(Problem requirements) From the entries below, gather every line containing the string "activity".

Stored records
+++

$ cat src/rtl/pipeline_ctrl.sv
// Pipeline hazard controller: per-stage stall masks, exception flush/redirect,
// stall watchdog and a saturating stalled-cycle counter.
module pipeline_ctrl #(
  parameter logic [31:0] EXC_BASE = 32'h0000_0020,
  parameter int unsigned TIMEOUT  = 255
) (
  input  logic        clk,
  input  logic        rst,
  input  logic        stallreq_id,
  input  logic        stallreq_ex,
  input  logic        stallreq_mem,
  input  logic [31:0] excepttype,
  input  logic [31:0] cp0_epc,
  input  logic        timeout_clr,
  output logic [5:0]  stall,
  output logic        flush,
  output logic [31:0] new_pc,
  output logic        stall_timeout,
  output logic [31:0] stall_cycles
);

  localparam int unsigned WD_W = 16;
  localparam logic [WD_W-1:0] WD_MAX  = WD_W'(TIMEOUT);
  localparam logic [WD_W-1:0] WD_TRIP = WD_W'(TIMEOUT - 1);
  localparam logic [31:0] ERET_CODE = 32'h0000_000e;

  typedef enum logic [1:0] {
    ST_RUN   = 2'd0,
    ST_STALL = 2'd1,
    ST_FLUSH = 2'd2
  } state_e;

  state_e          state;
  state_e          state_nxt;
  logic [WD_W-1:0] wd_cnt;
  logic            stalled;
  logic            wd_trip;

  // State register
  always_ff @(posedge clk or negedge rst) begin
    if (!rst) state <= ST_RUN;
    else      state <= state_nxt;
  end

  // Next state: a flush cycle always returns to RUN
  always_comb begin
    state_nxt = ST_RUN;
    case (state)
      ST_RUN, ST_STALL: begin
        if (excepttype != 32'h0) state_nxt = ST_FLUSH;
        else if (stalled)        state_nxt = ST_STALL;
        else                     state_nxt = ST_RUN;
      end
      default: state_nxt = ST_RUN;
    endcase
  end

  // Outputs: exception outranks all stall requests; everything quiet in reset or FLUSH
  always_comb begin
    stall  = 6'b000000;
    flush  = 1'b0;
    new_pc = 32'h0;
    if (rst && state != ST_FLUSH) begin
      if (excepttype != 32'h0) begin
        flush  = 1'b1;
        new_pc = (excepttype == ERET_CODE) ? cp0_epc : EXC_BASE;
      end else if (stallreq_mem) begin
        stall = 6'b011111;
      end else if (stallreq_ex) begin
        stall = 6'b001111;
      end else if (stallreq_id) begin
        stall = 6'b000111;
      end
    end
  end

  assign stalled = |stall;
  assign wd_trip = stalled && (wd_cnt == WD_TRIP);

  // Watchdog counts consecutive stalled cycles and parks at TIMEOUT
  always_ff @(posedge clk or negedge rst) begin
    if (!rst)                   wd_cnt <= '0;
    else if (!stalled)          wd_cnt <= '0;
    else if (wd_cnt != WD_MAX)  wd_cnt <= wd_cnt + WD_W'(1);
  end

  // Sticky timeout flag; a coincident set beats the clear
  always_ff @(posedge clk or negedge rst) begin
    if (!rst)             stall_timeout <= 1'b0;
    else if (wd_trip)     stall_timeout <= 1'b1;
    else if (timeout_clr) stall_timeout <= 1'b0;
  end

  always_ff @(posedge clk or negedge rst) begin
    if (!rst)                                      stall_cycles <= 32'h0;
    else if (stalled && stall_cycles != 32'hFFFF_FFFF) stall_cycles <= stall_cycles + 32'd1;
  end

endmodule
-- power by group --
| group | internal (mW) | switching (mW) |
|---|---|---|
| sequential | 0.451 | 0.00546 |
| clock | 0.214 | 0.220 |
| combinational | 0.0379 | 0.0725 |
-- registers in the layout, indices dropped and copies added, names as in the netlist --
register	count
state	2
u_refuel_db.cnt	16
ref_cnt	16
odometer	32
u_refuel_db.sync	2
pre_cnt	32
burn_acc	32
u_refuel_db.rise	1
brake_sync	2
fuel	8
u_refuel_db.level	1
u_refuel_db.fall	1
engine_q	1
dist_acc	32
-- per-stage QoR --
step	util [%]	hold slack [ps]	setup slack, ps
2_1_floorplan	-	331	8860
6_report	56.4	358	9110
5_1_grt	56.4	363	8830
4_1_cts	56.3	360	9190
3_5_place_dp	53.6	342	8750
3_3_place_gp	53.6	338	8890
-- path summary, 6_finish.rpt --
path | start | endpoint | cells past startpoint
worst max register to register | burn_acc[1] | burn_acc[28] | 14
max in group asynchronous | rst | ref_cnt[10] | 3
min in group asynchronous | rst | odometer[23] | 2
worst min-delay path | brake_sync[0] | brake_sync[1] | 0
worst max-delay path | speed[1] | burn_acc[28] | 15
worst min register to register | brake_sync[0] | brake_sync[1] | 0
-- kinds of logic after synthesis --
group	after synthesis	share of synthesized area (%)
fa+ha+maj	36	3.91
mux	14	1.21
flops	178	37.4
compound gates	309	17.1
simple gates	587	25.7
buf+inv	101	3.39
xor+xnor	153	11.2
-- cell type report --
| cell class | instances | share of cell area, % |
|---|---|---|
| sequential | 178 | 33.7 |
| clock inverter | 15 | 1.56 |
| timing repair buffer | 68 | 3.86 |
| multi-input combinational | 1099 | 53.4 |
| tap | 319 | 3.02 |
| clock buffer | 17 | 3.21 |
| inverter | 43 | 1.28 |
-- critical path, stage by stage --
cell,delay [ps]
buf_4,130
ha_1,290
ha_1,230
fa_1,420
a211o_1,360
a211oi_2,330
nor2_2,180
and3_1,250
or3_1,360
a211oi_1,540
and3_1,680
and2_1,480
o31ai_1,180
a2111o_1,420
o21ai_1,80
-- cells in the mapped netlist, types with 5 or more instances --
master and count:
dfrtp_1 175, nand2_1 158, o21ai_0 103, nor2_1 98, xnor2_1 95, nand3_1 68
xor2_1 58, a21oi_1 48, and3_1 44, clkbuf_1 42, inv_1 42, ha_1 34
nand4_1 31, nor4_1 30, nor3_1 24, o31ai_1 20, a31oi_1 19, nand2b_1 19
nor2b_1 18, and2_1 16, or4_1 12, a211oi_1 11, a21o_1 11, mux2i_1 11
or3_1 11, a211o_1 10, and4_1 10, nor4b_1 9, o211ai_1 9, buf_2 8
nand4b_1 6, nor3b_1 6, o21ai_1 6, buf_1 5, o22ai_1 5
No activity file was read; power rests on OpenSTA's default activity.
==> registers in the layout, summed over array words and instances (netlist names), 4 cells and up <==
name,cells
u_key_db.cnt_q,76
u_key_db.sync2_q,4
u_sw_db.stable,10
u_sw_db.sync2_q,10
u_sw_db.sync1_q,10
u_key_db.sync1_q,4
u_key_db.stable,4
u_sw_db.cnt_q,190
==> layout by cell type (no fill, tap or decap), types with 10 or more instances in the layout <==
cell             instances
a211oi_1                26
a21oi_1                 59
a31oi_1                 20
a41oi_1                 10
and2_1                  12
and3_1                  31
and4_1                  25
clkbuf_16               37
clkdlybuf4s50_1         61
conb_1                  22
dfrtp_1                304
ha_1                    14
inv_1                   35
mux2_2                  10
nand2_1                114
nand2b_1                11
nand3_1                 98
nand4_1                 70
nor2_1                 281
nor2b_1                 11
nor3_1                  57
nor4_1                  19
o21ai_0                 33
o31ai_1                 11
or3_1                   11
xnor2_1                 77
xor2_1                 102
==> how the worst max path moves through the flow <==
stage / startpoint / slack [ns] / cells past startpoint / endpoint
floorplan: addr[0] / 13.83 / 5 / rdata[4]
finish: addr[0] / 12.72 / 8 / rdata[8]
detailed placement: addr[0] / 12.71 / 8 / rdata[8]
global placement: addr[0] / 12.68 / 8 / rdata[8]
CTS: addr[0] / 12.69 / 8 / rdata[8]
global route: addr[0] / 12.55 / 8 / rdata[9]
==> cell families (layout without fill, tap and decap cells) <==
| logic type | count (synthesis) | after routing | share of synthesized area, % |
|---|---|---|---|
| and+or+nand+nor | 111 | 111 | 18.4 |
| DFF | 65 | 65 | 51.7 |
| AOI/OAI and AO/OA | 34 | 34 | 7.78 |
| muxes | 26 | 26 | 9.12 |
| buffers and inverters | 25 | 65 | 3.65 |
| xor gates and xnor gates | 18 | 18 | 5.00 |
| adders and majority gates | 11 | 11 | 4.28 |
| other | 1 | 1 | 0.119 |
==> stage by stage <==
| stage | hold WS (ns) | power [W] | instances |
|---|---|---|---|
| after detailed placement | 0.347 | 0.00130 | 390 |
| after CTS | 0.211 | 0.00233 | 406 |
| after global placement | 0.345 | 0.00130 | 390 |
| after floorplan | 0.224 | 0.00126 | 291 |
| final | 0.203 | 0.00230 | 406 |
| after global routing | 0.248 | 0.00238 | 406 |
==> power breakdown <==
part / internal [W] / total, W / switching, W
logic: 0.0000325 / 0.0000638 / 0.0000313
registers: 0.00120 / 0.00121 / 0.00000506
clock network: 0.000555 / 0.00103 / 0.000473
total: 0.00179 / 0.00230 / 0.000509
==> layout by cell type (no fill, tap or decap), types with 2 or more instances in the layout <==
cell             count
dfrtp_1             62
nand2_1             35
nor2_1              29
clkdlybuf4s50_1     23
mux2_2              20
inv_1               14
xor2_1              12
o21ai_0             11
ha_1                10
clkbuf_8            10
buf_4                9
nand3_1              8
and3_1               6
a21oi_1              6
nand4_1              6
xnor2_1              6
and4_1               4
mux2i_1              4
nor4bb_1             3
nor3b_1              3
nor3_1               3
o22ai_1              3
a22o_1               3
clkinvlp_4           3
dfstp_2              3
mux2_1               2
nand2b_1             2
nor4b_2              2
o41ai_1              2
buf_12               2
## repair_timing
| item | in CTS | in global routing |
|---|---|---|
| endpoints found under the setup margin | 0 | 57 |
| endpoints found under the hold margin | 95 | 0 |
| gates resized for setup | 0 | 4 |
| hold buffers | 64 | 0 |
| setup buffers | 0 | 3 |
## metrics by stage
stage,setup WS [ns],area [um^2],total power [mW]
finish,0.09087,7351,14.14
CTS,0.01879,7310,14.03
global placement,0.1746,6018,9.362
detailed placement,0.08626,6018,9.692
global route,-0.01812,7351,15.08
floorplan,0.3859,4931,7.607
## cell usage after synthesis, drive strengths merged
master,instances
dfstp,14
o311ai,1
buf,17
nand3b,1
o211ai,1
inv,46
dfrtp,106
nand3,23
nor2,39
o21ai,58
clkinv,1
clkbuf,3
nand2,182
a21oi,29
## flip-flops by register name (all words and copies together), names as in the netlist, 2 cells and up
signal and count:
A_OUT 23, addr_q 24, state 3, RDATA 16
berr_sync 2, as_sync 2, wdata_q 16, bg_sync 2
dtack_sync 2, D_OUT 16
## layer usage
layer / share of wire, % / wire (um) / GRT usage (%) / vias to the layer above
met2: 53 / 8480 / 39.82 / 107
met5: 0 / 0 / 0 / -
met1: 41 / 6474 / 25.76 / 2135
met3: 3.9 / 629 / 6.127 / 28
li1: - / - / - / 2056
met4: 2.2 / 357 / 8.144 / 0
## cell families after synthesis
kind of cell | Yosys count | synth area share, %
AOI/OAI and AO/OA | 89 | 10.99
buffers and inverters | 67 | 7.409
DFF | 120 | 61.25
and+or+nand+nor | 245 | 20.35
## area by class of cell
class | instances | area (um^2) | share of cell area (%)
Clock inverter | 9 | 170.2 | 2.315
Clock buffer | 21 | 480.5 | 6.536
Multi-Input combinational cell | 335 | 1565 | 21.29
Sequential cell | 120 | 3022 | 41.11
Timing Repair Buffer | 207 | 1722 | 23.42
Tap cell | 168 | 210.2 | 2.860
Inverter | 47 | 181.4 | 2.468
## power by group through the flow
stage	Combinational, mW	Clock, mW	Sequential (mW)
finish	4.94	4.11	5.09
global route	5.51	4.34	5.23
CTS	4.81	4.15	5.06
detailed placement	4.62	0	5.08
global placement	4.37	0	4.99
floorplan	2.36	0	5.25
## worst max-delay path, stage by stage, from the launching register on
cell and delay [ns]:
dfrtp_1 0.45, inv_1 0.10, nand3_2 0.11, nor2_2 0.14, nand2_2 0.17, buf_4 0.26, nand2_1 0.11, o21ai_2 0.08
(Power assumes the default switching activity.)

+++

(Solution)
No activity file was read; power rests on OpenSTA's default activity.
(Power assumes the default switching activity.)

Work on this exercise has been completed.